## P
Design axis_uart_v1_0, start of the top module:
module axis_uart_v1_0 #(
	parameter integer BAUD_PRESCALER = 10,	 
	parameter integer PARITY = 0, 			 
	parameter integer BYTE_SIZE = 8, 		 
	parameter integer STOP_BITS = 0, 		 
	parameter integer FIFO_DEPTH = 16,		 
	parameter integer FLOW_CONTROL = 1,		 
	parameter integer DYNAMIC_CONFIG = 1	 
)
(
	input wire aclk,
	input wire aresetn,
	input wire [23:0]s_axis_config_tdata,	 
	input wire s_axis_config_tvalid,
	output wire s_axis_config_tready,
	input wire [15:0]s_axis_tdata,
	input wire s_axis_tvalid,
	output wire s_axis_tready,
	output wire [15:0]m_axis_tdata,
	output wire m_axis_tuser,				 
	output wire m_axis_tvalid,
	input wire m_axis_tready,
	output wire tx,
	input wire rx,
	output wire rts,						 
	input wire cts							 
);
wire s_axis_config_tx_tready;
wire s_axis_config_rx_tready;
assign s_axis_config_tready = (DYNAMIC_CONFIG) ? s_axis_config_tx_tready & s_axis_config_rx_tready : 1'b0;
uart_tx #(
	.BAUD_PRESCALER(BAUD_PRESCALER),
	.PARITY(PARITY),
	.BYTE_SIZE(BYTE_SIZE),
	.STOP_BITS(STOP_BITS),
	.FIFO_DEPTH(FIFO_DEPTH)
) uart_tx_inst (
	.aclk(aclk),
	.aresetn(aresetn),
	.s_axis_config_tdata(s_axis_config_tdata),
	.s_axis_config_tvalid((DYNAMIC_CONFIG) ? (s_axis_config_tvalid & s_axis_config_rx_tready) : 1'b0),
	.s_axis_config_tready(s_axis_config_tx_tready),
	.s_axis_tdata(s_axis_tdata),
	.s_axis_tvalid(s_axis_tvalid),
  ...
For scale: about 2900 cells after synthesis, roughly 69 I/O pins, about 0.036 mm^2 of cells after synthesis.
Settings: LEC_CHECK=0, CAP_MARGIN=40, CORE_MARGIN=2, CORE_UTILIZATION=72, CTS_CLUSTER_DIAMETER=200, GPL_ROUTABILITY_DRIVEN=0, SETUP_SLACK_MARGIN=0.33, SLEW_MARGIN=40; clock period 3.26 ns.
run.sh (not shown) runs the stock make flow with config.mk's settings and CLKGATE_MAP_FILE=.
P ran in full, but the layout does not pass; the checks complain about negative setup slack.
For Q, these inputs were changed with respect to P:
# P
export LEC_CHECK = 0
export CAP_MARGIN = 40
export CORE_MARGIN = 2
export CORE_UTILIZATION = 72
export CTS_CLUSTER_DIAMETER = 200
export GPL_ROUTABILITY_DRIVEN = 0
export SETUP_SLACK_MARGIN = 0.33
export SLEW_MARGIN = 40
create_clock -name core_clock -period 3.26 [get_ports {aclk}]
# Q
export LEC_CHECK = 0
export CAP_MARGIN = 20
export CORE_MARGIN = 2
export CORE_UTILIZATION = 41
export SLEW_MARGIN = 20
create_clock -name core_clock -period 5.79 [get_ports {aclk}]
Results
- The setup slack of Q is larger than that of P.
- Q against P: number of standard cells in the final layout excluding fillers saw an increase; initial antenna violation count lower; proportion of cell area occupied by registers now larger; maximum ir drop on the vdd rail has decreased; share of total power in combinational logic went down.
- Of P and Q, just one finished clean: Q.
- To summarise P: no stage aborted, but the layout did not pass its checks, failing on negative setup slack.
- Going from P to Q, post-layout net count shrank by a few percent.
- Q ends up with a buffer-and-inverter tally for the worst setup path that is 2 lower than in P.
- Final routed wirelength across all metal layers shrinks by a little under 10% when moving from P to Q.
- Diff P -> Q | total power of the final layout | decrease of about 46%
- Comparing P and Q, the lower area overhead of the layout relative to synthesis was measured on Q.
Input-level comparison between R and Q:
# Q
export LEC_CHECK = 0
export CAP_MARGIN = 20
export CORE_MARGIN = 2
export CORE_UTILIZATION = 41
export SLEW_MARGIN = 20
create_clock -name core_clock -period 5.79 [get_ports {aclk}]
# R
export LEC_CHECK = 0
export CAP_MARGIN = 20
export CORE_MARGIN = 2
export CORE_UTILIZATION = 63
export MAX_ROUTING_LAYER = met4
export SLEW_MARGIN = 20
create_clock -name core_clock -period 8.0 [get_ports {aclk}]
[summary]
Data required time at the worst endpoint: Q and R compared, lower one is Q. Diff Q -> R | via count | increase of 409. Total of buffers placed on input and output ports: R vs Q, no meaningful difference. Area fraction of clock buffers and clock inverters (higher): Q. On portion of the layout cell area used by non-clock buffers, Q and R are neck and neck. [R] sequential power fell 28% relative to Q. On clock share of power, the higher figure sits with Q, not R.
Modified inputs, S compared to R
# R
export LEC_CHECK = 0
export CAP_MARGIN = 20
export CORE_MARGIN = 2
export CORE_UTILIZATION = 63
export MAX_ROUTING_LAYER = met4
export SLEW_MARGIN = 20
create_clock -name core_clock -period 8.0 [get_ports {aclk}]
# S
export LEC_CHECK = 0
export CAP_MARGIN = 20
export CORE_MARGIN = 2
export CORE_UTILIZATION = 64
export SLEW_MARGIN = 20
create_clock -name core_clock -period 4.05 [get_ports {aclk}]
==> comparison <==
The diode insertion count for antenna repair of S falls short of that of R by 1. Delta (S minus R): delay contributed by the slowest stage of the critical path fell 370 ps, total number of vias fell about 1%. In S, number of detailed-route iterations in the first pass is lower than in R. | layout buffering overhead excluding clock cells | higher: S |.
Power and IR drop assume default switching activity.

◆ ◆ ◆ ◆

- **Exercise**
All of the data needs to be reproduced exactly, with no line missing.

- **Solved exercise**
## P
Design axis_uart_v1_0, start of the top module:
module axis_uart_v1_0 #(
	parameter integer BAUD_PRESCALER = 10,	 
	parameter integer PARITY = 0, 			 
	parameter integer BYTE_SIZE = 8, 		 
	parameter integer STOP_BITS = 0, 		 
	parameter integer FIFO_DEPTH = 16,		 
	parameter integer FLOW_CONTROL = 1,		 
	parameter integer DYNAMIC_CONFIG = 1	 
)
(
	input wire aclk,
	input wire aresetn,
	input wire [23:0]s_axis_config_tdata,	 
	input wire s_axis_config_tvalid,
	output wire s_axis_config_tready,
	input wire [15:0]s_axis_tdata,
	input wire s_axis_tvalid,
	output wire s_axis_tready,
	output wire [15:0]m_axis_tdata,
	output wire m_axis_tuser,				 
	output wire m_axis_tvalid,
	input wire m_axis_tready,
	output wire tx,
	input wire rx,
	output wire rts,						 
	input wire cts							 
);
wire s_axis_config_tx_tready;
wire s_axis_config_rx_tready;
assign s_axis_config_tready = (DYNAMIC_CONFIG) ? s_axis_config_tx_tready & s_axis_config_rx_tready : 1'b0;
uart_tx #(
	.BAUD_PRESCALER(BAUD_PRESCALER),
	.PARITY(PARITY),
	.BYTE_SIZE(BYTE_SIZE),
	.STOP_BITS(STOP_BITS),
	.FIFO_DEPTH(FIFO_DEPTH)
) uart_tx_inst (
	.aclk(aclk),
	.aresetn(aresetn),
	.s_axis_config_tdata(s_axis_config_tdata),
	.s_axis_config_tvalid((DYNAMIC_CONFIG) ? (s_axis_config_tvalid & s_axis_config_rx_tready) : 1'b0),
	.s_axis_config_tready(s_axis_config_tx_tready),
	.s_axis_tdata(s_axis_tdata),
	.s_axis_tvalid(s_axis_tvalid),
  ...
For scale: about 2900 cells after synthesis, roughly 69 I/O pins, about 0.036 mm^2 of cells after synthesis.
Settings: LEC_CHECK=0, CAP_MARGIN=40, CORE_MARGIN=2, CORE_UTILIZATION=72, CTS_CLUSTER_DIAMETER=200, GPL_ROUTABILITY_DRIVEN=0, SETUP_SLACK_MARGIN=0.33, SLEW_MARGIN=40; clock period 3.26 ns.
run.sh (not shown) runs the stock make flow with config.mk's settings and CLKGATE_MAP_FILE=.
P ran in full, but the layout does not pass; the checks complain about negative setup slack.
For Q, these inputs were changed with respect to P:
# P
export LEC_CHECK = 0
export CAP_MARGIN = 40
export CORE_MARGIN = 2
export CORE_UTILIZATION = 72
export CTS_CLUSTER_DIAMETER = 200
export GPL_ROUTABILITY_DRIVEN = 0
export SETUP_SLACK_MARGIN = 0.33
export SLEW_MARGIN = 40
create_clock -name core_clock -period 3.26 [get_ports {aclk}]
# Q
export LEC_CHECK = 0
export CAP_MARGIN = 20
export CORE_MARGIN = 2
export CORE_UTILIZATION = 41
export SLEW_MARGIN = 20
create_clock -name core_clock -period 5.79 [get_ports {aclk}]
Results
- The setup slack of Q is larger than that of P.
- Q against P: number of standard cells in the final layout excluding fillers saw an increase; initial antenna violation count lower; proportion of cell area occupied by registers now larger; maximum ir drop on the vdd rail has decreased; share of total power in combinational logic went down.
- Of P and Q, just one finished clean: Q.
- To summarise P: no stage aborted, but the layout did not pass its checks, failing on negative setup slack.
- Going from P to Q, post-layout net count shrank by a few percent.
- Q ends up with a buffer-and-inverter tally for the worst setup path that is 2 lower than in P.
- Final routed wirelength across all metal layers shrinks by a little under 10% when moving from P to Q.
- Diff P -> Q | total power of the final layout | decrease of about 46%
- Comparing P and Q, the lower area overhead of the layout relative to synthesis was measured on Q.
Input-level comparison between R and Q:
# Q
export LEC_CHECK = 0
export CAP_MARGIN = 20
export CORE_MARGIN = 2
export CORE_UTILIZATION = 41
export SLEW_MARGIN = 20
create_clock -name core_clock -period 5.79 [get_ports {aclk}]
# R
export LEC_CHECK = 0
export CAP_MARGIN = 20
export CORE_MARGIN = 2
export CORE_UTILIZATION = 63
export MAX_ROUTING_LAYER = met4
export SLEW_MARGIN = 20
create_clock -name core_clock -period 8.0 [get_ports {aclk}]
[summary]
Data required time at the worst endpoint: Q and R compared, lower one is Q. Diff Q -> R | via count | increase of 409. Total of buffers placed on input and output ports: R vs Q, no meaningful difference. Area fraction of clock buffers and clock inverters (higher): Q. On portion of the layout cell area used by non-clock buffers, Q and R are neck and neck. [R] sequential power fell 28% relative to Q. On clock share of power, the higher figure sits with Q, not R.
Modified inputs, S compared to R
# R
export LEC_CHECK = 0
export CAP_MARGIN = 20
export CORE_MARGIN = 2
export CORE_UTILIZATION = 63
export MAX_ROUTING_LAYER = met4
export SLEW_MARGIN = 20
create_clock -name core_clock -period 8.0 [get_ports {aclk}]
# S
export LEC_CHECK = 0
export CAP_MARGIN = 20
export CORE_MARGIN = 2
export CORE_UTILIZATION = 64
export SLEW_MARGIN = 20
create_clock -name core_clock -period 4.05 [get_ports {aclk}]
==> comparison <==
The diode insertion count for antenna repair of S falls short of that of R by 1. Delta (S minus R): delay contributed by the slowest stage of the critical path fell 370 ps, total number of vias fell about 1%. In S, number of detailed-route iterations in the first pass is lower than in R. | layout buffering overhead excluding clock cells | higher: S |.
Power and IR drop assume default switching activity.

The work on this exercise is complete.